Your questions are interesting, and I think could be useful also for
other people.
>
> Here is a first impressions and some questions about the range
> selection, which I find pretty hard to understand.
>
> - The "Range select" dialog.
> * It is displayed upon startup or when I open a new
> repository. But I haven't found a way to access "Range
> select" from the menus. I'd expected to find it as
> "View > Range select".
Currently the only way is to open (with File->open or "open folder"
the tool button or with File->last opened repos list ) again the
_same_ repository. I understand is not the best way. Your suggestion
"View->range select" it seems a better idea.
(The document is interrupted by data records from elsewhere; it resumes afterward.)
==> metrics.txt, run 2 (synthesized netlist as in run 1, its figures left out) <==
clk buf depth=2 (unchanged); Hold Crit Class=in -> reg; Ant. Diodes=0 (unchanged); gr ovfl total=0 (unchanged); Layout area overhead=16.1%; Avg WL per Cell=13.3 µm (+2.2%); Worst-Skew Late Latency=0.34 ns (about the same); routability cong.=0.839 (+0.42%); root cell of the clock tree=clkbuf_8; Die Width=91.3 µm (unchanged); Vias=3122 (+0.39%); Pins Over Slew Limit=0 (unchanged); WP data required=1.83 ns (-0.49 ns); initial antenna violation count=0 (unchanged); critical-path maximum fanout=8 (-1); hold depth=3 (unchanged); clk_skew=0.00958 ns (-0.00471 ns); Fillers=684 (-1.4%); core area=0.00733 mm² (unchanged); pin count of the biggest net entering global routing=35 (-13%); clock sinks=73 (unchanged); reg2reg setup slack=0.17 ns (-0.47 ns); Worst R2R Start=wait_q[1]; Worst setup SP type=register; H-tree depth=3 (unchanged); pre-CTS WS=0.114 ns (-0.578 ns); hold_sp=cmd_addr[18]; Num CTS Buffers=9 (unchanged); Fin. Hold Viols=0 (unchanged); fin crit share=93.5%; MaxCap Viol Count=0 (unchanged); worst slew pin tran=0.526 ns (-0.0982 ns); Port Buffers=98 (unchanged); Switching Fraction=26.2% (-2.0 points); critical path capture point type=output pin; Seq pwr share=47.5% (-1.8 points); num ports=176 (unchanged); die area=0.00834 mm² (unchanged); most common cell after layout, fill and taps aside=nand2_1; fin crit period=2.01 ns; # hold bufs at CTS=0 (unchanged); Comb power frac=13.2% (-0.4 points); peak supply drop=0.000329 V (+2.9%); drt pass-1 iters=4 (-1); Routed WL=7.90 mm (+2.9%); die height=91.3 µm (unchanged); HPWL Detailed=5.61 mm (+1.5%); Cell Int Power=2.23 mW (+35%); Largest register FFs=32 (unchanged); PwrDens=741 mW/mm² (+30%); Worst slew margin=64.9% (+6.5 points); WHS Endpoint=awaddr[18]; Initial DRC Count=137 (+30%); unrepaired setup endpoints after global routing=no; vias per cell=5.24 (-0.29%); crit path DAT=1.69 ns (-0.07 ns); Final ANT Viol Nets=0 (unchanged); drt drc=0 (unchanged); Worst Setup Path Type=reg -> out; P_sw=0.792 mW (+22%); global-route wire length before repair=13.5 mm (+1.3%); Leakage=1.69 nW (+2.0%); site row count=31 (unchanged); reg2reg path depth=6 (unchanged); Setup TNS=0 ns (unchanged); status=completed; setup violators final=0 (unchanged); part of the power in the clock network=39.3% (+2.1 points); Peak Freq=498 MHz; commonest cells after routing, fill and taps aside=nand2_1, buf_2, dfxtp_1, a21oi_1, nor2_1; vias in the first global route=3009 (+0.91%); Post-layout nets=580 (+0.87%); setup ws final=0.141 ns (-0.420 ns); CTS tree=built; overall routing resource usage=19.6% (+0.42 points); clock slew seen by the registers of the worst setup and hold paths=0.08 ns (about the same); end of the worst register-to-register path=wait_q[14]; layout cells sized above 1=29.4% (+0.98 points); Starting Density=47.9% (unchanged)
## config.mk

```make
export PLATFORM = sky130hd
export DESIGN_NAME = rr_arb3
export DESIGN_NICKNAME = d
export VERILOG_FILES = /design/src/rtl/rr_arb3_pkg.sv /design/src/rtl/rr_pick3.sv /design/src/rtl/rr_arb3.sv
export SDC_FILE = /design/constraint.sdc
export NUM_CORES = 1
export LEC_CHECK = 0
export CAP_MARGIN = 20
export CORE_MARGIN = 2
export CORE_UTILIZATION = 38
export CTS_CLUSTER_DIAMETER = 80
export DETAILED_ROUTE_END_ITERATION = 16
export GPL_ROUTABILITY_DRIVEN = 0
export PLACE_DENSITY_LB_ADDON = 0.1
export SYNTH_ARGS = -nofsm -noshare
export SYNTH_HDL_FRONTEND = slang
export SYNTH_SLANG_ARGS = --single-unit
```

## constraint.sdc

```tcl
create_clock -name clk -period 1.36 [get_ports clk]
set_input_delay 0.272 -clock clk [delete_from_list [all_inputs] [get_ports clk]]
set_output_delay 0.272 -clock clk [all_outputs]
set_load 0.03 [all_outputs]
```

## src/rtl/rr_arb3_pkg.sv

```systemverilog
// rr_arb3_pkg: shared encodings for the 3-way round-robin arbiter.
//   SEL_*   : mux select codes driven on rr_arb3.sel (2'b11 is never used)
//   IDX_*   : bit position of each requester in req/grant vectors
//   state_e : arbiter FSM states
//   onehot_to_sel : converts a one-hot grant into its mux select code
package rr_arb3_pkg;

    localparam int NUM_REQ = 3;

    localparam int IDX_A = 0;
    localparam int IDX_B = 1;
    localparam int IDX_C = 2;

    localparam logic [1:0] SEL_A = 2'b00;
    localparam logic [1:0] SEL_B = 2'b01;
    localparam logic [1:0] SEL_C = 2'b10;

    typedef enum logic {
        ST_IDLE = 1'b0,
        ST_BUSY = 1'b1
    } state_e;

    function automatic logic [1:0] onehot_to_sel(input logic [NUM_REQ-1:0] oh);
        logic [1:0] s;
        s = SEL_A;
        if (oh[IDX_B]) s = SEL_B;
        if (oh[IDX_C]) s = SEL_C;
        return s;
    endfunction

endpackage

```

## src/rtl/rr_pick3.sv

```systemverilog
// rr_pick3: combinational rotate-priority picker for three requesters.
//   req         : request vector (bit0 = A, bit1 = B, bit2 = C)
//   last        : select code of the most recent grantee; search starts after it
//   exclude     : requesters to ignore (the current grantee when forcing rotation)
//   pick_onehot : one-hot winner, 000 when nothing eligible
//   pick_any    : at least one eligible requester
module rr_pick3
    import rr_arb3_pkg::*;
(
    input  logic [NUM_REQ-1:0] req,
    input  logic [1:0]         last,
    input  logic [NUM_REQ-1:0] exclude,
    output logic [NUM_REQ-1:0] pick_onehot,
    output logic               pick_any
);

    logic [NUM_REQ-1:0] cand;

    assign cand     = req & ~exclude;
    assign pick_any = |cand;

    // The last grantee is scanned last, so it only wins when it is alone.
    always_comb begin
        pick_onehot = '0;
        case (last)
            SEL_A: begin
                if      (cand[IDX_B]) pick_onehot[IDX_B] = 1'b1;
                else if (cand[IDX_C]) pick_onehot[IDX_C] = 1'b1;
                else if (cand[IDX_A]) pick_onehot[IDX_A] = 1'b1;
            end
            SEL_B: begin
                if      (cand[IDX_C]) pick_onehot[IDX_C] = 1'b1;
                else if (cand[IDX_A]) pick_onehot[IDX_A] = 1'b1;
                else if (cand[IDX_B]) pick_onehot[IDX_B] = 1'b1;
            end
            default: begin
                if      (cand[IDX_A]) pick_onehot[IDX_A] = 1'b1;
                else if (cand[IDX_B]) pick_onehot[IDX_B] = 1'b1;
                else if (cand[IDX_C]) pick_onehot[IDX_C] = 1'b1;
            end
        endcase
    end

endmodule

```

## src/rtl/rr_arb3.sv

```systemverilog
// rr_arb3: round-robin arbiter sharing one 3:1 operand mux between A, B, C.
//   clk, rst  : clock; synchronous active-high reset
//   req       : request vector (bit0 = A, bit1 = B, bit2 = C)
//   a, b, c   : operands, must be stable while the owner is granted
//   grant     : registered one-hot grant, 000 when idle
//   sel       : registered mux select (00 A, 01 B, 10 C), holds while idle
//   out_data  : operand chosen by sel, one cycle behind grant
//   out_valid : out_data carries a granted operand
// A grantee may keep the path for MAX_HOLD consecutive cycles while others
// wait; with nobody waiting the hold counter saturates and the grant stays.
module rr_arb3
    import rr_arb3_pkg::*;
#(
    parameter int DATA_W   = 4,
    parameter int MAX_HOLD = 4
) (
    input  logic               clk,
    input  logic               rst,
    input  logic [NUM_REQ-1:0] req,
    input  logic [DATA_W-1:0]  a,
    input  logic [DATA_W-1:0]  b,
    input  logic [DATA_W-1:0]  c,
    output logic [NUM_REQ-1:0] grant,
    output logic [1:0]         sel,
    output logic [DATA_W-1:0]  out_data,
    output logic               out_valid
);

    localparam logic [3:0] MAX_H = 4'(MAX_HOLD);

    state_e             state, state_nxt;
    logic [3:0]         hold_cnt, hold_nxt;
    logic [1:0]         last, last_nxt;
    logic [NUM_REQ-1:0] grant_nxt;
    logic [1:0]         sel_nxt;
    logic [NUM_REQ-1:0] pick_onehot;
    logic               pick_any;
    logic               cur_held;
    logic               take_pick;
    logic [DATA_W-1:0]  op_mux;

    // Excluding the current grantee only matters on forced rotation; when
    // the grantee has dropped req it is already absent from the candidates.
    rr_pick3 u_pick (
        .req         (req),
        .last        (last),
        .exclude     (grant),
        .pick_onehot (pick_onehot),
        .pick_any    (pick_any)
    );

    assign cur_held = |(req & grant);

    always_comb begin
        state_nxt = state;
        hold_nxt  = hold_cnt;
        last_nxt  = last;
        grant_nxt = grant;
        sel_nxt   = sel;
        take_pick = 1'b0;

        case (state)
            ST_IDLE: begin
                take_pick = pick_any;
            end
            ST_BUSY: begin
                if (cur_held) begin
                    if (hold_cnt < MAX_H) begin
                        hold_nxt = hold_cnt + 4'd1;
                    end else begin
                        // Quota used up: rotate only if someone else waits,
                        // otherwise keep the grant with the counter pinned.
                        take_pick = pick_any;
                    end
                end else if (pick_any) begin
                    take_pick = 1'b1;
                end else begin
                    state_nxt = ST_IDLE;
                    grant_nxt = '0;
                end
            end
            default: begin
                state_nxt = ST_IDLE;
                grant_nxt = '0;
            end
        endcase

        if (take_pick) begin
            state_nxt = ST_BUSY;
            grant_nxt = pick_onehot;
            sel_nxt   = onehot_to_sel(pick_onehot);
            last_nxt  = onehot_to_sel(pick_onehot);
            hold_nxt  = 4'd1;
        end
    end

    always_ff @(posedge clk) begin
        if (rst) begin
            state    <= ST_IDLE;
            hold_cnt <= '0;
            last     <= SEL_C;
            grant    <= '0;
            sel      <= SEL_A;
        end else begin
            state    <= state_nxt;
            hold_cnt <= hold_nxt;
            last     <= last_nxt;
            grant    <= grant_nxt;
            sel      <= sel_nxt;
        end
    end

    always_comb begin
        case (sel)
            SEL_A:   op_mux = a;
            SEL_B:   op_mux = b;
            SEL_C:   op_mux = c;
            default: op_mux = a;
        endcase
    end

    always_ff @(posedge clk) begin
        if (rst) begin
            out_valid <= 1'b0;
            out_data  <= '0;
        end else begin
            out_valid <= |grant;
            if (|grant) out_data <= op_mux;
        end
    end

endmodule
```

After elaboration in Yosys (flattened, before gate mapping). Cells that the tools add are included.

Register bits after elaboration: 17. Input port bits: 17. Logic and storage cells: 58.

Add/sub/neg operators: 1. Magnitude comparators: 1. Equality and inequality tests: 5. Multiplexer cells: 28. Bitwise gates (word level): 4. Reductions and logical operators: 11.

Operators with widths (count): 1-bit two-way mux (18); 3-bit two-way mux (4); 3-bit AND reduction (3); 3-bit OR reduction (3); 4-bit case mux with 2 select lines (1); 3-bit AND (2); 2-bit two-way mux (3); 3-bit case mux with 2 select lines (1); 2-bit nonzero test (3); 4-bit by 1-bit adder with 4-bit output (second input constant) (1); 2-bit by 1-bit equality test with 1-bit output (second input constant) (2); 4-bit by 3-bit < comparator with 1-bit output (second input constant) (1); 2-bit by 1-bit inequality test with 1-bit output (second input constant) (2); 3-bit NOT (1); 2-bit equality test (second input constant) (1); 2-bit logical NOT (1); 1-bit case mux with 2 select lines (1); 2-bit OR reduction (1); 1-bit NOT (1).

Logic depth before layout (Yosys ltp).
Depth after elaboration: 8. Mapped depth: 6.

Cells and area by module. From an unflattened synthesis, not the netlist that was laid out.

Cell total of the unflattened synthesis: 90. Area, all modules: 825.8 um^2.

By module, submodules not included: rr_arb3 (times used 1, cells each 77, area an instance 726.9 um^2); rr_pick3 (times used 1, cells each 13, area an instance 98.8 um^2).

Worst setup path before layout. OpenSTA, ideal clock, no wires.

Path type: register to register. From: register grant[0]. To: register grant[1]. Setup time: 0.070 ns. Data arrival time: 1.585 ns. Data required time: 1.290 ns. Path slack: -0.295 ns. Cell stages (with the launch flop): 5. Buffers on the path: 0. Clock period less this slack: 1.655 ns. Path through: dfxtp_1 nor2b_1 or3_1 a221oi_1 o2bb2ai_1.

Cells in the longest elaborated chain, start to end: 8. Elaborated cells between the ends (all ways): 18. Those cells by class: eq/ne: 2; mux: 9; bitwise: 3; reduce/logical: 4.

RTL lines: start, declared (line rr_arb3.sv:23) `output logic [NUM_REQ-1:0] grant,`; start signal, assigned (line rr_arb3.sv:108) `grant <= grant_nxt;`; 3-bit NOT (line rr_pick3.sv:19) `assign cand = req & ~exclude;`; 3-bit AND (line rr_pick3.sv:19); 3-bit OR reduction (line rr_pick3.sv:20) `assign pick_any = |cand;`; 1-bit two-way mux (on tied branches) (line rr_arb3.sv:75, rr_arb3.sv:68); 1-bit two-way mux (line rr_arb3.sv:67) `if (cur_held) begin`; 1-bit case mux with 2 select lines (line rr_arb3.sv:62) `case (state)`; 2-bit by 1-bit inequality test with 1-bit output (no source line) / 2-bit nonzero test (equally long branches); 3-bit AND reduction (no source line).

Parallel ways exist; a longest one is shown, timed or not. A chain may end at the register's enable or synchronous reset.

Worst setup path in the final report.
From: register grant[0]. To: register grant[2].

Same word-level chain as after synthesis.

==> results.sh <==
export IMPL_syn_cell_area_um2=746
export IMPL_power_leakage_uw=0.000530
export IMPL_yosysSeqAreaShare_pct=43.0
export IMPL_first_global_vias=829
export IMPL_grt_first_pass_wirelength_um=3780
export IMPL_hold_slack_ns=0.480
export IMPL_fp_coreArea_um2=1900
export IMPL_power_uw=1440
export IMPL_num_rows=16
export IMPL_drc=0
export IMPL_vias=825
export IMPL_dieArea_um2=2330
export IMPL_crit_path_end_kind="flip-flop"
export IMPL_post_synth_num_cell_types=27
export IMPL_syn_to_final_growth_pct=73.0
export IMPL_dp_cells=152
export IMPL_critical_path_class="reg2reg"
export IMPL_finalSetupTns_ns=-0.200
export IMPL_antennaDiodeCount=0
export IMPL_wl_per_cell_um=14.2
export IMPL_yosys_warnings=0
export IMPL_fin_crit_ns=1.45
export IMPL_max_slew_margin_pct=75.7
export IMPL_grt_max_degree=12
export IMPL_synthCells=86
export IMPL_layout_common_cells="buf_4 (16), clkdlybuf4s50_1 (13), dfxtp_1 (11)"
export IMPL_required_ns=1.58
export IMPL_drive_gt1_share_pct=36.9
export IMPL_cp_slowest_cell="dfxtp_4"
export IMPL_final_hold_violation_count=0
export IMPL_drtAntennaViolNets=0
export IMPL_vias_per_cell=5.25
export IMPL_die_y_um=48.3
export IMPL_synth_net_count=106
export IMPL_cp_slowest_stage_delay_ns=0.38
export IMPL_worstMarginPinSlew_ns=0.364
export IMPL_drv_slew=0
export IMPL_fin_cells=157
export IMPL_ir_drop_v=0.000611
export IMPL_crit_fanout=4
export IMPL_period_share_pct=106
export IMPL_antenna_found_initial=0
export IMPL_fin_ws_ns=-0.0884
export IMPL_hold_class="reg2reg"
export IMPL_cap_violations=0
export IMPL_power_density_nw_per_um2=1110
export IMPL_hpwl_um=1570
export IMPL_cts_buffers=3
export IMPL_ctsHtreeMaxLevel=1
export IMPL_clock_latency_ns=0.29
export IMPL_arrival_ns=1.67
export IMPL_cts_root_buffer="clkbuf_4"
export IMPL_cts_tree="yes"
export IMPL_critical_path_startpoint_type="flip-flop"
export IMPL_final_common_cell="buf_4"
export IMPL_max_freq_mhz=690
export IMPL_initial_core_util_pct=39.2
export IMPL_dieWidth_um=48.3
export IMPL_fin_nets=151
export IMPL_setup_viol=4
export IMPL_clk_pin_slew_ns=0.09
export IMPL_rsz0062_at_grt="true"
export IMPL_drtPass1Iterations=5
export IMPL_crit_chain="a222oi_1 -> buf_4 -> or2_4 -> nand4_1 -> o2bb2ai_1"
export IMPL_final_core_utilization_pct=67.8
export IMPL_ys_ff_latch=16
export IMPL_cts_buffer_depth=2
export IMPL_syn_area_per_cell_um2=8.67
export IMPL_port_buffers=26
export IMPL_finalClockSkew_ns=0.00552
export IMPL_outcome="finished with violations"
export IMPL_pin_count=27
export IMPL_grt_usage_pct=20.7
export IMPL_violations="negative setup slack"
export IMPL_cts_sinks=16
export IMPL_grt_overflow=0
export IMPL_drt_initial_drc_count=17
export IMPL_wl_um=2230
-- stage by stage --
step	instance area, µm²	worst slack (ns)
final	1290	-0.0884
after floorplan	753	-0.126
after global placement	1150	-0.429
after global routing	1290	-0.201
after detailed placement	1150	-0.450
after CTS	1260	-0.0492
-- worst max-delay path: cells and delay by family (launching register included) --
kind	cells	cell delay, ns
AOI/OAI and AO/OA	2	0.50
buffers and inverters	1	0.19
DFF	1	0.38
and+or+nand+nor	2	0.30
-- flip-flops by register name, indices dropped and copies added, names as in the netlist --
name,count
last,1
grant,3
sel,2
out_valid,1
out_data,4
state,1
hold_cnt,4
-- power breakdown --
part	switching (µW)	internal (µW)	leakage, µW
Clock	152	163	0.0000210
Combinational	285	277	0.000376
Sequential	40.4	520	0.000134
Total	478	960	0.000530
-- cells by family after synthesis --
kind of cell,synth area share [%]
adders and majority gates,5.03
DFF,43.0
buffers and inverters,3.02
and+or+nand+nor,26.0
AOI/OAI and AO/OA,23.0
-- layout make-up --
cell class | instances | area [µm²]
Inverter | 2 | 7.51
Fill cell | 163 | 612
Multi-Input combinational cell | 65 | 507
Tap cell | 27 | 33.8
Sequential cell | 16 | 332
Clock buffer | 4 | 36.3
Timing Repair Buffer | 43 | 374
-- worst paths after layout --
check	from	to	slack [ns]	depth (start not counted)
setup reg to reg	grant[0]$_SDFFE_PP0P_	grant[2]$_SDFFE_PP0P_	-0.09	5
setup / recovery	grant[0]$_SDFFE_PP0P_	grant[2]$_SDFFE_PP0P_	-0.09	5
hold / removal	hold_cnt[3]$_SDFFE_PP0P_	hold_cnt[3]$_SDFFE_PP0P_	0.48	1
hold reg to reg	hold_cnt[3]$_SDFFE_PP0P_	hold_cnt[3]$_SDFFE_PP0P_	0.48	1
-- synth_stat cells --
master / instances / share of area [%]
nand3_1: 2 / 1.3
a21oi_1: 10 / 6.7
o32ai_1: 1 / 1.2
clkbuf_1: 2 / 1.0
ha_1: 3 / 5.0
buf_4: 1 / 1.0
or3b_1: 1 / 1.2
o21ai_0: 1 / 0.67
a22oi_1: 1 / 1.0
nor2b_1: 7 / 5.9
or2_1: 1 / 0.84
nand4_1: 1 / 0.84
nor2_1: 7 / 3.5
nand2b_1: 1 / 0.84
a221oi_1: 5 / 5.9
nand3b_1: 1 / 1.0
o211ai_1: 2 / 2.0
or3_1: 1 / 0.84
nor3b_1: 2 / 2.0
o22ai_1: 1 / 0.84
nor3_1: 7 / 4.7
dfxtp_1: 16 / 43
inv_1: 2 / 1.0
o2bb2ai_1: 2 / 2.3
a211oi_1: 1 / 1.0
nand2_1: 6 / 3.0
a222oi_1: 1 / 1.3
-- routing by layer --
layer,routed length [µm],track usage (%),vias up
met1,913,23.7,380
met4,14,8.57,0
met5,0,0,-
li1,-,-,411
met3,148,4.94,2
met2,1160,36.8,32
-- repair_timing --
item / CTS / global route
resized for setup: 34 / 11
setup buffers: 1 / 1
hold buffers: 0 / 0
setup endpoints to repair: 21 / 17
gates cloned: 0 / 0
pin swaps: 10 / 10
Power figures use the tool's default switching activity.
> * The dialog's "Top:" and "Bottom:" drop downs apparently contain
> tags or "HEAD". Why can't I select a specific branch? I'd
> expected this here, too.
You can write anything you want in top and bottom fields, they are not
read-only, so you can write a branch name or anything understandable
by 'git log'. You can also clear one filed, as example the bottom
field to have all the revisions until the initial one.
> * The dialog's "Top:" and "Bottom:" fields are reset to a
> default each time the dialog opens. Why aren't the last settings
> preserved?
Mmmmm, why not? this goes in the same playfield of "View->Range select", thanks.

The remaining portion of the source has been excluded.